▸ Requirement
Nothing outside the range below should be printed. Output exactly the lines from the line with "flattened, before mapping)" to the line with "setup_slack_ns = 0.423", both included.

▸ Provided entries
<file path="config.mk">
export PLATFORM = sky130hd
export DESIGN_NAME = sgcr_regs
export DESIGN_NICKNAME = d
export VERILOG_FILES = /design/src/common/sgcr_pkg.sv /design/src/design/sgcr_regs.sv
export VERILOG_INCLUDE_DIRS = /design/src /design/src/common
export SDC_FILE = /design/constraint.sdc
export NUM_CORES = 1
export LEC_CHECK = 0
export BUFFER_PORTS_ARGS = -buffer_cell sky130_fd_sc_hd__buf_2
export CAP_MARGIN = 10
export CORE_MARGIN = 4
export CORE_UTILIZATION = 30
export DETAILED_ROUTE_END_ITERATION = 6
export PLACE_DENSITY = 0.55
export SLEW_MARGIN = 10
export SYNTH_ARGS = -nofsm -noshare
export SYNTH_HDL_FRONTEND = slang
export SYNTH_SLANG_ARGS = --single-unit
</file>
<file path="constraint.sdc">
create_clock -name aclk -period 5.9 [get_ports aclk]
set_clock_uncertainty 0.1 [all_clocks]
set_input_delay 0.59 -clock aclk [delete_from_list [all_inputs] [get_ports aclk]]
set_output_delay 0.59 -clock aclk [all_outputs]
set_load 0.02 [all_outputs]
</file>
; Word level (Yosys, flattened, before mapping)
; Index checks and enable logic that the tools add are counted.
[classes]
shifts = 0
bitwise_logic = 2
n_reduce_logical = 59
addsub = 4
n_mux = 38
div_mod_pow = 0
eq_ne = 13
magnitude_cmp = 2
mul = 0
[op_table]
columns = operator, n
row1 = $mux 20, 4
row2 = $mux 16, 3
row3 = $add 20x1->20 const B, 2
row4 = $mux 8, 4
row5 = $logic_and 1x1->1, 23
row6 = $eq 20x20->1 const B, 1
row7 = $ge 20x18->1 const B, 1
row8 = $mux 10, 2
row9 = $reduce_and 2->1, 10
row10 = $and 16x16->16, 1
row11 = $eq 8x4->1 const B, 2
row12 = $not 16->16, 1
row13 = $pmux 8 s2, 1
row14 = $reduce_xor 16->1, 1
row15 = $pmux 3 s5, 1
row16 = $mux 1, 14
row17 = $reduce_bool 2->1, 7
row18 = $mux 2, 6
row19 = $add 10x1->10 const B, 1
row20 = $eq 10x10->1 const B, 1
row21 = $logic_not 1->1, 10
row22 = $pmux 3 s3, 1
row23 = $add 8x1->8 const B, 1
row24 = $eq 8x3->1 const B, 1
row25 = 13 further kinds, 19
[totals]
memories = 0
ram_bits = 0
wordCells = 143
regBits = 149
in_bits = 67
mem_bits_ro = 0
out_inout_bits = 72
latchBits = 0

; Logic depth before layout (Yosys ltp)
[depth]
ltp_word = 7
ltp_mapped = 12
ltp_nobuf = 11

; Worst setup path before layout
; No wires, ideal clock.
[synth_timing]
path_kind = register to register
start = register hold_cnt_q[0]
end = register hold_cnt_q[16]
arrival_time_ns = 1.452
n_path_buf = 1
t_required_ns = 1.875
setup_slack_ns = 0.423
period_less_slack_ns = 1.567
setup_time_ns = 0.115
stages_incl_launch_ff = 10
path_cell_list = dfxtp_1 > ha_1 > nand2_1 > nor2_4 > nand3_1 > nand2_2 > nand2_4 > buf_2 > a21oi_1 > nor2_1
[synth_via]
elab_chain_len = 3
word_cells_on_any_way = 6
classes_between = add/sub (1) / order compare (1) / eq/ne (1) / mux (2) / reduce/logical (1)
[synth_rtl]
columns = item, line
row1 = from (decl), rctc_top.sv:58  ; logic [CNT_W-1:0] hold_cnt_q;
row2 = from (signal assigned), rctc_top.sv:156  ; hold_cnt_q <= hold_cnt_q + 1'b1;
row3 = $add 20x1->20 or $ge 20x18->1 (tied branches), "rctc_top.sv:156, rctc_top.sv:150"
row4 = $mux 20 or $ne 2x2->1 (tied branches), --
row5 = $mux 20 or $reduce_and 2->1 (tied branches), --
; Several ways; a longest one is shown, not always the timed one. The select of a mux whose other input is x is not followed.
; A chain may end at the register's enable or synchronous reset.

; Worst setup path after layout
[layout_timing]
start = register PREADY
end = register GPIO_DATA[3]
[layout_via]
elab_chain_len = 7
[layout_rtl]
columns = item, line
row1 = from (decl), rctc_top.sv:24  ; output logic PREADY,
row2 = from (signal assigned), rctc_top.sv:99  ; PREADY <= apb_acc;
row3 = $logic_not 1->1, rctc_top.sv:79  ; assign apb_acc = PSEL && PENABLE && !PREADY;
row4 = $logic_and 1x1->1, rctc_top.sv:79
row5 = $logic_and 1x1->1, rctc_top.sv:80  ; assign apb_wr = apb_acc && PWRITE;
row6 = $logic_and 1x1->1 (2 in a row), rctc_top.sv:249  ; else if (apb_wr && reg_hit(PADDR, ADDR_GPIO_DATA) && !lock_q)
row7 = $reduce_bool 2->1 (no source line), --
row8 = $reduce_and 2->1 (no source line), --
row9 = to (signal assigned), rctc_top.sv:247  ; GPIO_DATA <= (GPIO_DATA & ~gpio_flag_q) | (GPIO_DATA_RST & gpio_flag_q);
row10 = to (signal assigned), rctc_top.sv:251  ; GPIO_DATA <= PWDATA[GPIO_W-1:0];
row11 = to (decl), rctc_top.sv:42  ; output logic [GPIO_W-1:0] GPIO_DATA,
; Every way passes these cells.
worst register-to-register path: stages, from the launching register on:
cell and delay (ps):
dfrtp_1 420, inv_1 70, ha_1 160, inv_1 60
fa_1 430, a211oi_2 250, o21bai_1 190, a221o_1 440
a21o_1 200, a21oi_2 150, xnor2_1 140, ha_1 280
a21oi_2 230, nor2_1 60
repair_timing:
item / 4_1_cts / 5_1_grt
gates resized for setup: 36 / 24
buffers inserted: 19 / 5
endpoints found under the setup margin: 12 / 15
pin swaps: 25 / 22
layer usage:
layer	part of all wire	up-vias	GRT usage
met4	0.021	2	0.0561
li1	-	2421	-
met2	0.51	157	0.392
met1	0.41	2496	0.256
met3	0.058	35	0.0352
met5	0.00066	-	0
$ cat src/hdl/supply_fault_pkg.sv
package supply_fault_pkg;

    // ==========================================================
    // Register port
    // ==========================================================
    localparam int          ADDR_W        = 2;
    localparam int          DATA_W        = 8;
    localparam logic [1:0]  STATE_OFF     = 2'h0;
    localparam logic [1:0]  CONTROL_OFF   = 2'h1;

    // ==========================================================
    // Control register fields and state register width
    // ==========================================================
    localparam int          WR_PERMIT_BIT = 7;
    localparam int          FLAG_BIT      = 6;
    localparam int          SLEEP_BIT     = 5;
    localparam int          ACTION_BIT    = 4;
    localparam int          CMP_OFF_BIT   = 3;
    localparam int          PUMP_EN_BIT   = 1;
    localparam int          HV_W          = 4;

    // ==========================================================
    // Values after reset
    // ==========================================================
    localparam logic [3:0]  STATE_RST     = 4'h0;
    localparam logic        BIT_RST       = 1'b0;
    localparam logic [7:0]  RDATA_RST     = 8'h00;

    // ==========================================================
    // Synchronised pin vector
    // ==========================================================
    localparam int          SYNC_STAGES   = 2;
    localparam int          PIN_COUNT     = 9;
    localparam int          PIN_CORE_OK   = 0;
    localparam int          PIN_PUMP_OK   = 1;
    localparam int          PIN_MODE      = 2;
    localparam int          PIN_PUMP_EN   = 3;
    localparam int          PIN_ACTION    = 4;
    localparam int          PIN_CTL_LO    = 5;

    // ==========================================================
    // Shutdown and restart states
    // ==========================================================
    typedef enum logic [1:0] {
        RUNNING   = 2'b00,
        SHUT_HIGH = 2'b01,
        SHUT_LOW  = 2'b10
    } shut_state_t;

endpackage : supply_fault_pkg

▸ Your response
; Word level (Yosys, flattened, before mapping)
; Index checks and enable logic that the tools add are counted.
[classes]
shifts = 0
bitwise_logic = 2
n_reduce_logical = 59
addsub = 4
n_mux = 38
div_mod_pow = 0
eq_ne = 13
magnitude_cmp = 2
mul = 0
[op_table]
columns = operator, n
row1 = $mux 20, 4
row2 = $mux 16, 3
row3 = $add 20x1->20 const B, 2
row4 = $mux 8, 4
row5 = $logic_and 1x1->1, 23
row6 = $eq 20x20->1 const B, 1
row7 = $ge 20x18->1 const B, 1
row8 = $mux 10, 2
row9 = $reduce_and 2->1, 10
row10 = $and 16x16->16, 1
row11 = $eq 8x4->1 const B, 2
row12 = $not 16->16, 1
row13 = $pmux 8 s2, 1
row14 = $reduce_xor 16->1, 1
row15 = $pmux 3 s5, 1
row16 = $mux 1, 14
row17 = $reduce_bool 2->1, 7
row18 = $mux 2, 6
row19 = $add 10x1->10 const B, 1
row20 = $eq 10x10->1 const B, 1
row21 = $logic_not 1->1, 10
row22 = $pmux 3 s3, 1
row23 = $add 8x1->8 const B, 1
row24 = $eq 8x3->1 const B, 1
row25 = 13 further kinds, 19
[totals]
memories = 0
ram_bits = 0
wordCells = 143
regBits = 149
in_bits = 67
mem_bits_ro = 0
out_inout_bits = 72
latchBits = 0

; Logic depth before layout (Yosys ltp)
[depth]
ltp_word = 7
ltp_mapped = 12
ltp_nobuf = 11

; Worst setup path before layout
; No wires, ideal clock.
[synth_timing]
path_kind = register to register
start = register hold_cnt_q[0]
end = register hold_cnt_q[16]
arrival_time_ns = 1.452
n_path_buf = 1
t_required_ns = 1.875
setup_slack_ns = 0.423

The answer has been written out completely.